Failure Modes: Race Conditions, Clock Issues, and Thundering Herds
Why Token Buckets Fail
The algorithm is simple, but implementation details create subtle bugs that only surface under production load. These failures can let through 2 to 10x your intended rate or artificially deny legitimate traffic. Here are the three most common ways token buckets break in production.
Race Conditions
Two requests check the bucket simultaneously, both see 10 tokens, both proceed, both subtract, and now you have 8 tokens but admitted 2 requests from 10. Under high concurrency, this "double spending" can let through 2 to 10x your intended rate.
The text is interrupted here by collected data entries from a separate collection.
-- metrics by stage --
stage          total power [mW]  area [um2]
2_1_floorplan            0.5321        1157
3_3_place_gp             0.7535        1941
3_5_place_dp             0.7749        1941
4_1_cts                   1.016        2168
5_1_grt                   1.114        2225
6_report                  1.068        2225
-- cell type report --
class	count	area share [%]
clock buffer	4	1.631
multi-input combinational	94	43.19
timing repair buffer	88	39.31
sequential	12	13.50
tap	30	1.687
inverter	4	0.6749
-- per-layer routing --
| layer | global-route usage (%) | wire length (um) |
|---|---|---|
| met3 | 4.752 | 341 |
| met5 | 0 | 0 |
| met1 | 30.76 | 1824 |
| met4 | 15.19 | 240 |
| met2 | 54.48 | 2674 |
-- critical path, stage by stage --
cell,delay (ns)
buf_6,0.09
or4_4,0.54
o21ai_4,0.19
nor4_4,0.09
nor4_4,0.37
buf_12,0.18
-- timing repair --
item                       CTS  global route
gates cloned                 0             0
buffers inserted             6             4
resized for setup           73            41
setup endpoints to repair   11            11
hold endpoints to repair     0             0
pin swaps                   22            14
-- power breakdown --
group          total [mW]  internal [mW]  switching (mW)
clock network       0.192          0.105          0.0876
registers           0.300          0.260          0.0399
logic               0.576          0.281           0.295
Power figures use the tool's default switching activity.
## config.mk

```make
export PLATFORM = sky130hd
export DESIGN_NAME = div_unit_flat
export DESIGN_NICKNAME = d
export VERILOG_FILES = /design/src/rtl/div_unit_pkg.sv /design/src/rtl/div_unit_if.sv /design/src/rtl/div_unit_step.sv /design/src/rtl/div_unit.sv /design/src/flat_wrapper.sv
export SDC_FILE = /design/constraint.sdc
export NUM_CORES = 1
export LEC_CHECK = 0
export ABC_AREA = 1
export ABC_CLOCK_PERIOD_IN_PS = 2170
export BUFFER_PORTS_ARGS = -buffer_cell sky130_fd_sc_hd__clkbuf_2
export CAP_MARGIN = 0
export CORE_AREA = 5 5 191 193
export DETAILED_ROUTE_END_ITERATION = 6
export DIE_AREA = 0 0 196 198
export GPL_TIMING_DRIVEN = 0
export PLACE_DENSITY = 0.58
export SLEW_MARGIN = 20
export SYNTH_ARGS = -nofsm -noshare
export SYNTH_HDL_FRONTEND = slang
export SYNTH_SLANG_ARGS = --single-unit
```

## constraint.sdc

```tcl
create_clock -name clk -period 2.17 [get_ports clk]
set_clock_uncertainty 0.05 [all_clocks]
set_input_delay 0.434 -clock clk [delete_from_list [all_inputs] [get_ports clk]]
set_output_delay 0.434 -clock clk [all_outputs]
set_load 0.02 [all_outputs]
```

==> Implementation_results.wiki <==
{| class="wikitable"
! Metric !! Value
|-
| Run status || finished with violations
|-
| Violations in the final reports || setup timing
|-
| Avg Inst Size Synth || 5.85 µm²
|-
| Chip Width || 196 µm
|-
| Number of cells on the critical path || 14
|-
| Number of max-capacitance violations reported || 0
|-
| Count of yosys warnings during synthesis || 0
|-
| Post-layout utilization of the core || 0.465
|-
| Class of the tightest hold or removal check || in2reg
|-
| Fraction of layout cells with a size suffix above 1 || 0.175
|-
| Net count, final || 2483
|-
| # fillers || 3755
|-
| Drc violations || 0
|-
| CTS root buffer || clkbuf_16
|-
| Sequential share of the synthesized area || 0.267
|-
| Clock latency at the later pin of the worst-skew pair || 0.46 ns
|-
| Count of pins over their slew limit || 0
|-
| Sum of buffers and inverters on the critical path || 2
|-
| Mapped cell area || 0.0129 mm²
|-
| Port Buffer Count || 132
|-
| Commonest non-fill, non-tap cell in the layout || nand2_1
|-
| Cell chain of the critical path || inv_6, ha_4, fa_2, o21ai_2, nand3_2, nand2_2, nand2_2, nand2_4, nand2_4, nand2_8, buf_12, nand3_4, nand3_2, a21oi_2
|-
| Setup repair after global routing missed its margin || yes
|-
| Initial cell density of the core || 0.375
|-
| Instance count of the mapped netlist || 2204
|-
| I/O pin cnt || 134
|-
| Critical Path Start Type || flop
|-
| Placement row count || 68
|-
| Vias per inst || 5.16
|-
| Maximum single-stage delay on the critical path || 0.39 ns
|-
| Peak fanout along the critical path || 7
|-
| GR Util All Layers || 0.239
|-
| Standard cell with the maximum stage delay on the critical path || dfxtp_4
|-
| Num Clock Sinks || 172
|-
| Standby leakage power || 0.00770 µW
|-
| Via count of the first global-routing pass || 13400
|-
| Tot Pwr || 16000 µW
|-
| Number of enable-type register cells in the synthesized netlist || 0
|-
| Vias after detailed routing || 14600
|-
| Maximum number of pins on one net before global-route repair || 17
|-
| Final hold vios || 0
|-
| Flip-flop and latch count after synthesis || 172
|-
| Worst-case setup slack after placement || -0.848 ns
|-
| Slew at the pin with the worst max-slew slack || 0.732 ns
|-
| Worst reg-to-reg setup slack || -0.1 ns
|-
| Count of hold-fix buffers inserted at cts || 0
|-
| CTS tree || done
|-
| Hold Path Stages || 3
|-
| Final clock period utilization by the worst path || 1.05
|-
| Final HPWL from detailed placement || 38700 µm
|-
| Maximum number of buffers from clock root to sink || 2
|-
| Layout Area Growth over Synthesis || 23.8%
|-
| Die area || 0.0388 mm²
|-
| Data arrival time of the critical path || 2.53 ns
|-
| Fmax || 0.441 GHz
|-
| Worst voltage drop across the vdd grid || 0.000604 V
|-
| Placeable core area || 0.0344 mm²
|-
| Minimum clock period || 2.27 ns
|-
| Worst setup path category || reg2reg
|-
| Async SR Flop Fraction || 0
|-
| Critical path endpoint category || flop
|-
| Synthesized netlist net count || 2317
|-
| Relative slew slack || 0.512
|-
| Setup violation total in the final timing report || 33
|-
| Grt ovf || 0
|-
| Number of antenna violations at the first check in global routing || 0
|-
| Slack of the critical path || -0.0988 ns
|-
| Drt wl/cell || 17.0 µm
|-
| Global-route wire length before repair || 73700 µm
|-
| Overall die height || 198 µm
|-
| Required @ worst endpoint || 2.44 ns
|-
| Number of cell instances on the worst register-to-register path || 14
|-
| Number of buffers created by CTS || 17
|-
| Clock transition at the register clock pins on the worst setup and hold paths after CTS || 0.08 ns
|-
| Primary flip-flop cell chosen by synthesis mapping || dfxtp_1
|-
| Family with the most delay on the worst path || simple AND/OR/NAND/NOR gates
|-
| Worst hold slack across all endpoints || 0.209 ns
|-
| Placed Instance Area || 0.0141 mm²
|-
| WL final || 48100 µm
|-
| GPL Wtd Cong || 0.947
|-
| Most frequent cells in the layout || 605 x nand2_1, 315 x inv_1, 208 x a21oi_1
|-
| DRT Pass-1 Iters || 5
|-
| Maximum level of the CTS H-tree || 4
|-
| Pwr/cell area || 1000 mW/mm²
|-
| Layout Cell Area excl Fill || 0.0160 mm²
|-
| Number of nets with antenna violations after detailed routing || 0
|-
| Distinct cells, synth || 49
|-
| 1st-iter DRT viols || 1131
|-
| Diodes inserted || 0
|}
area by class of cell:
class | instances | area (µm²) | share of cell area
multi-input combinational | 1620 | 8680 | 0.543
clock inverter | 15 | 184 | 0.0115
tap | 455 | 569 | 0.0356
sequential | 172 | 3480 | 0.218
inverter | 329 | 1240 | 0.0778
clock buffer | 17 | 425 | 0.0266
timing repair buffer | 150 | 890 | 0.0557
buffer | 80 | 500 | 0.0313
<file path="src/rtl/aligner_lock_fsm_if.sv">
// Gearbox-side bus of the block aligner: buffer word, strobe and restart in;
// aligned block, lock status and statistics out.
interface aligner_lock_fsm_if #(
    parameter int BUF_W   = 194,
    parameter int BLOCK_W = 66,
    parameter int OFF_W   = 7,
    parameter int CNT_W   = 6
);
    logic [BUF_W-1:0]   gbox_buffer_i;
    logic               buffer_dv_i;
    logic               restart_i;
    logic [OFF_W-1:0]   block_offset_o;
    logic               locked_o;
    logic [BLOCK_W-1:0] block_o;
    logic               block_dv_o;
    logic               hdr_err_o;
    logic [CNT_W-1:0]   fail_cnt_o;
    logic [CNT_W-1:0]   loss_cnt_o;

    modport master (
        output gbox_buffer_i, buffer_dv_i, restart_i,
        input  block_offset_o, locked_o, block_o, block_dv_o, hdr_err_o,
               fail_cnt_o, loss_cnt_o
    );

    modport slave (
        input  gbox_buffer_i, buffer_dv_i, restart_i,
        output block_offset_o, locked_o, block_o, block_dv_o, hdr_err_o,
               fail_cnt_o, loss_cnt_o
    );
endinterface

</file>
<file path="src/rtl/aligner_lock_fsm.sv">
// Sync-header block aligner: rotating search for a 01/10 header, LOCK_CNT-block
// confirmation, then windowed error hysteresis while emitting aligned blocks.
module aligner_lock_fsm #(
    parameter int BLOCK_W    = 66,
    parameter int SEARCH_W   = 128,
    parameter int BUF_W      = 194,
    parameter int LOCK_CNT   = 32,
    parameter int WINDOW     = 64,
    parameter int UNLOCK_ERR = 16,
    parameter int CNT_W      = 6
) (
    input logic               clk_i,
    input logic               rst_i,
    aligner_lock_fsm_if.slave bus
);
    localparam int OFF_W  = $clog2(SEARCH_W);
    localparam int GOOD_W = $clog2(LOCK_CNT + 1);
    localparam int WIN_W  = $clog2(WINDOW + 1);
    localparam int BAD_W  = $clog2(UNLOCK_ERR + 1);
    localparam logic [OFF_W-1:0] OFF_LAST = OFF_W'(SEARCH_W - 1);
    localparam logic [OFF_W:0]   SW_EXT   = (OFF_W + 1)'(SEARCH_W);

    typedef enum logic [1:0] {HUNT, CHECK, LOCKED} state_t;

    state_t             state;
    logic [OFF_W-1:0]   offset;
    logic [GOOD_W-1:0]  good_cnt;
    logic [WIN_W-1:0]   win_cnt;
    logic [BAD_W-1:0]   bad_cnt;
    logic               locked;
    logic [BLOCK_W-1:0] block_q;
    logic               block_dv;
    logic               hdr_err;
    logic [CNT_W-1:0]   fail_cnt;
    logic [CNT_W-1:0]   loss_cnt;

    logic [SEARCH_W-1:0]   cand_ok;
    logic [SEARCH_W-1:0]   cand_rot;
    logic [2*SEARCH_W-1:0] cand_dbl;
    logic                  hit_found;
    logic [OFF_W-1:0]      hit_rel;
    logic [OFF_W:0]        hit_sum;
    logic [OFF_W:0]        hit_wrap;
    logic [OFF_W-1:0]      hit_off;
    logic [OFF_W-1:0]      off_inc;
    logic                  hdr_ok;
    logic [GOOD_W-1:0]     good_nxt;
    logic [WIN_W-1:0]      win_nxt;
    logic [BAD_W-1:0]      bad_nxt;

    always_comb begin
        cand_ok = '0;
        for (int k = 0; k < SEARCH_W; k++)
            cand_ok[k] = bus.gbox_buffer_i[k+1] ^ bus.gbox_buffer_i[k];
    end

    // Rotate so the current offset sits at bit 0; the lowest set bit is then the
    // first valid candidate in wrap-around search order.
    assign cand_dbl = {cand_ok, cand_ok} >> offset;
    assign cand_rot = cand_dbl[SEARCH_W-1:0];

    always_comb begin
        hit_found = 1'b0;
        hit_rel   = '0;
        for (int i = SEARCH_W - 1; i >= 0; i--) begin
            if (cand_rot[i]) begin
                hit_found = 1'b1;
                hit_rel   = OFF_W'(i);
            end
        end
    end

    assign hit_sum  = {1'b0, offset} + {1'b0, hit_rel};
    assign hit_wrap = hit_sum - SW_EXT;
    assign hit_off  = (hit_sum >= SW_EXT) ? hit_wrap[OFF_W-1:0] : hit_sum[OFF_W-1:0];
    assign off_inc  = (offset == OFF_LAST) ? '0 : offset + 1'b1;
    assign hdr_ok   = cand_ok[offset];
    assign good_nxt = good_cnt + 1'b1;
    assign win_nxt  = win_cnt + 1'b1;
    assign bad_nxt  = bad_cnt + BAD_W'(!hdr_ok);

    always_ff @(posedge clk_i) begin
        if (rst_i) begin
            state    <= HUNT;
            offset   <= '0;
            good_cnt <= '0;
            win_cnt  <= '0;
            bad_cnt  <= '0;
            locked   <= 1'b0;
            block_q  <= '0;
            block_dv <= 1'b0;
            hdr_err  <= 1'b0;
            fail_cnt <= '0;
            loss_cnt <= '0;
        end else begin
            block_dv <= 1'b0;
            hdr_err  <= 1'b0;
            if (bus.restart_i) begin
                state    <= HUNT;
                offset   <= off_inc;
                good_cnt <= '0;
                win_cnt  <= '0;
                bad_cnt  <= '0;
                locked   <= 1'b0;
            end else if (bus.buffer_dv_i) begin
                if (state == LOCKED) begin
                    block_dv <= 1'b1;
                    block_q  <= bus.gbox_buffer_i[offset +: BLOCK_W];
                    hdr_err  <= !hdr_ok;
                end
                case (state)
                    HUNT: begin
                        if (hit_found) begin
                            offset   <= hit_off;
                            good_cnt <= GOOD_W'(1);
                            state    <= CHECK;
                        end
                    end
                    CHECK: begin
                        if (hdr_ok) begin
                            good_cnt <= good_nxt;
                            if (good_nxt == GOOD_W'(LOCK_CNT)) begin
                                state   <= LOCKED;
                                locked  <= 1'b1;
                                win_cnt <= '0;
                                bad_cnt <= '0;
                            end
                        end else begin
                            offset   <= off_inc;
                            good_cnt <= '0;
                            state    <= HUNT;
                            if (fail_cnt != '1) fail_cnt <= fail_cnt + 1'b1;
                        end
                    end
                    LOCKED: begin
                        // Unlock takes precedence over the end-of-window clear.
                        if (bad_nxt == BAD_W'(UNLOCK_ERR)) begin
                            state    <= HUNT;
                            offset   <= off_inc;
                            locked   <= 1'b0;
                            good_cnt <= '0;
                            win_cnt  <= '0;
                            bad_cnt  <= '0;
                            if (loss_cnt != '1) loss_cnt <= loss_cnt + 1'b1;
                        end else if (win_nxt == WIN_W'(WINDOW)) begin
                            win_cnt <= '0;
                            bad_cnt <= '0;
                        end else begin
                            win_cnt <= win_nxt;
                            bad_cnt <= bad_nxt;
                        end
                    end
                    default: state <= HUNT;
                endcase
            end
        end
    end

    assign bus.block_offset_o = offset;
    assign bus.locked_o       = locked;
    assign bus.block_o        = block_q;
    assign bus.block_dv_o     = block_dv;
    assign bus.hdr_err_o      = hdr_err;
    assign bus.fail_cnt_o     = fail_cnt;
    assign bus.loss_cnt_o     = loss_cnt;
endmodule

</file>
<file path="src/flat_wrapper.sv">
// flat-port wrapper written by rule: the top's interface ports become plain ports
module aligner_lock_fsm_flat 
#(
    parameter int BLOCK_W    = 66,
    parameter int SEARCH_W   = 128,
    parameter int BUF_W      = 194,
    parameter int LOCK_CNT   = 32,
    parameter int WINDOW     = 64,
    parameter int UNLOCK_ERR = 16,
    parameter int CNT_W      = 6
)
  (clk_i, rst_i, bus_gbox_buffer_i, bus_buffer_dv_i, bus_restart_i, bus_block_offset_o, bus_locked_o, bus_block_o, bus_block_dv_o, bus_hdr_err_o, bus_fail_cnt_o, bus_loss_cnt_o);
  aligner_lock_fsm_if #(.BUF_W(BUF_W), .BLOCK_W(BLOCK_W), .OFF_W(7), .CNT_W(CNT_W)) bus_i ();
  input logic clk_i;
  input logic rst_i;
  input wire logic [$bits(bus_i.gbox_buffer_i)-1:0] bus_gbox_buffer_i;
  input wire logic [$bits(bus_i.buffer_dv_i)-1:0] bus_buffer_dv_i;
  input wire logic [$bits(bus_i.restart_i)-1:0] bus_restart_i;
  output wire logic [$bits(bus_i.block_offset_o)-1:0] bus_block_offset_o;
  output wire logic [$bits(bus_i.locked_o)-1:0] bus_locked_o;
  output wire logic [$bits(bus_i.block_o)-1:0] bus_block_o;
  output wire logic [$bits(bus_i.block_dv_o)-1:0] bus_block_dv_o;
  output wire logic [$bits(bus_i.hdr_err_o)-1:0] bus_hdr_err_o;
  output wire logic [$bits(bus_i.fail_cnt_o)-1:0] bus_fail_cnt_o;
  output wire logic [$bits(bus_i.loss_cnt_o)-1:0] bus_loss_cnt_o;
  assign bus_i.gbox_buffer_i = bus_gbox_buffer_i;
  assign bus_i.buffer_dv_i = bus_buffer_dv_i;
  assign bus_i.restart_i = bus_restart_i;
  assign bus_block_offset_o = bus_i.block_offset_o;
  assign bus_locked_o = bus_i.locked_o;
  assign bus_block_o = bus_i.block_o;
  assign bus_block_dv_o = bus_i.block_dv_o;
  assign bus_hdr_err_o = bus_i.hdr_err_o;
  assign bus_fail_cnt_o = bus_i.fail_cnt_o;
  assign bus_loss_cnt_o = bus_i.loss_cnt_o;
  aligner_lock_fsm #(.BLOCK_W(BLOCK_W), .SEARCH_W(SEARCH_W), .BUF_W(BUF_W), .LOCK_CNT(LOCK_CNT), .WINDOW(WINDOW), .UNLOCK_ERR(UNLOCK_ERR), .CNT_W(CNT_W)) u_core (.clk_i(clk_i), .rst_i(rst_i), .bus(bus_i));
endmodule
</file>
The fix: use atomic operations. In code, use compare and swap or atomic counters. In Redis, wrap check and decrement in a Lua script so it executes as one indivisible operation. Never do "read tokens then decide then write tokens" as separate steps. The Lua script pattern: local tokens = redis.call('GET', key); if tokens > 0 then redis.call('DECR', key); return 1 end; return 0
Clock Jumps
Token buckets refill based on elapsed time. If you use wall clock time and system clock jumps forward by 1 second (NTP correction), you just minted 1,000 free tokens instantly (with r equals 1000/sec). Clock jumps backward freeze refills, creating artificial denials. The fix: always use monotonic clocks. They only move forward at steady rate regardless of NTP adjustments. In code, that means CLOCK_MONOTONIC on Linux or System.nanoTime() in Java, not current wall clock time.
Thundering Herd at Refill
If you refill tokens in discrete ticks (dump 1,000 tokens every second at :00), all waiting requests fire simultaneously when tick hits. Downstream sees 1,000 request spike every second instead of smooth 1,000/sec flow. The fix: use continuous refill. On each request, calculate tokens = current + r times (time since last check). This spreads arrivals naturally. If you must use ticks, add random jitter so not all buckets refill at exactly the same moment.
Burst Size Mistakes
Setting burst capacity too high feels generous but creates problems. If b equals 10,000 with r equals 1,000/sec, a user can dump 10 seconds worth instantly, overwhelming database connection pool. Rule of thumb: set b to 0.5 to 1.0 seconds worth of r unless you have verified downstream can absorb larger spikes.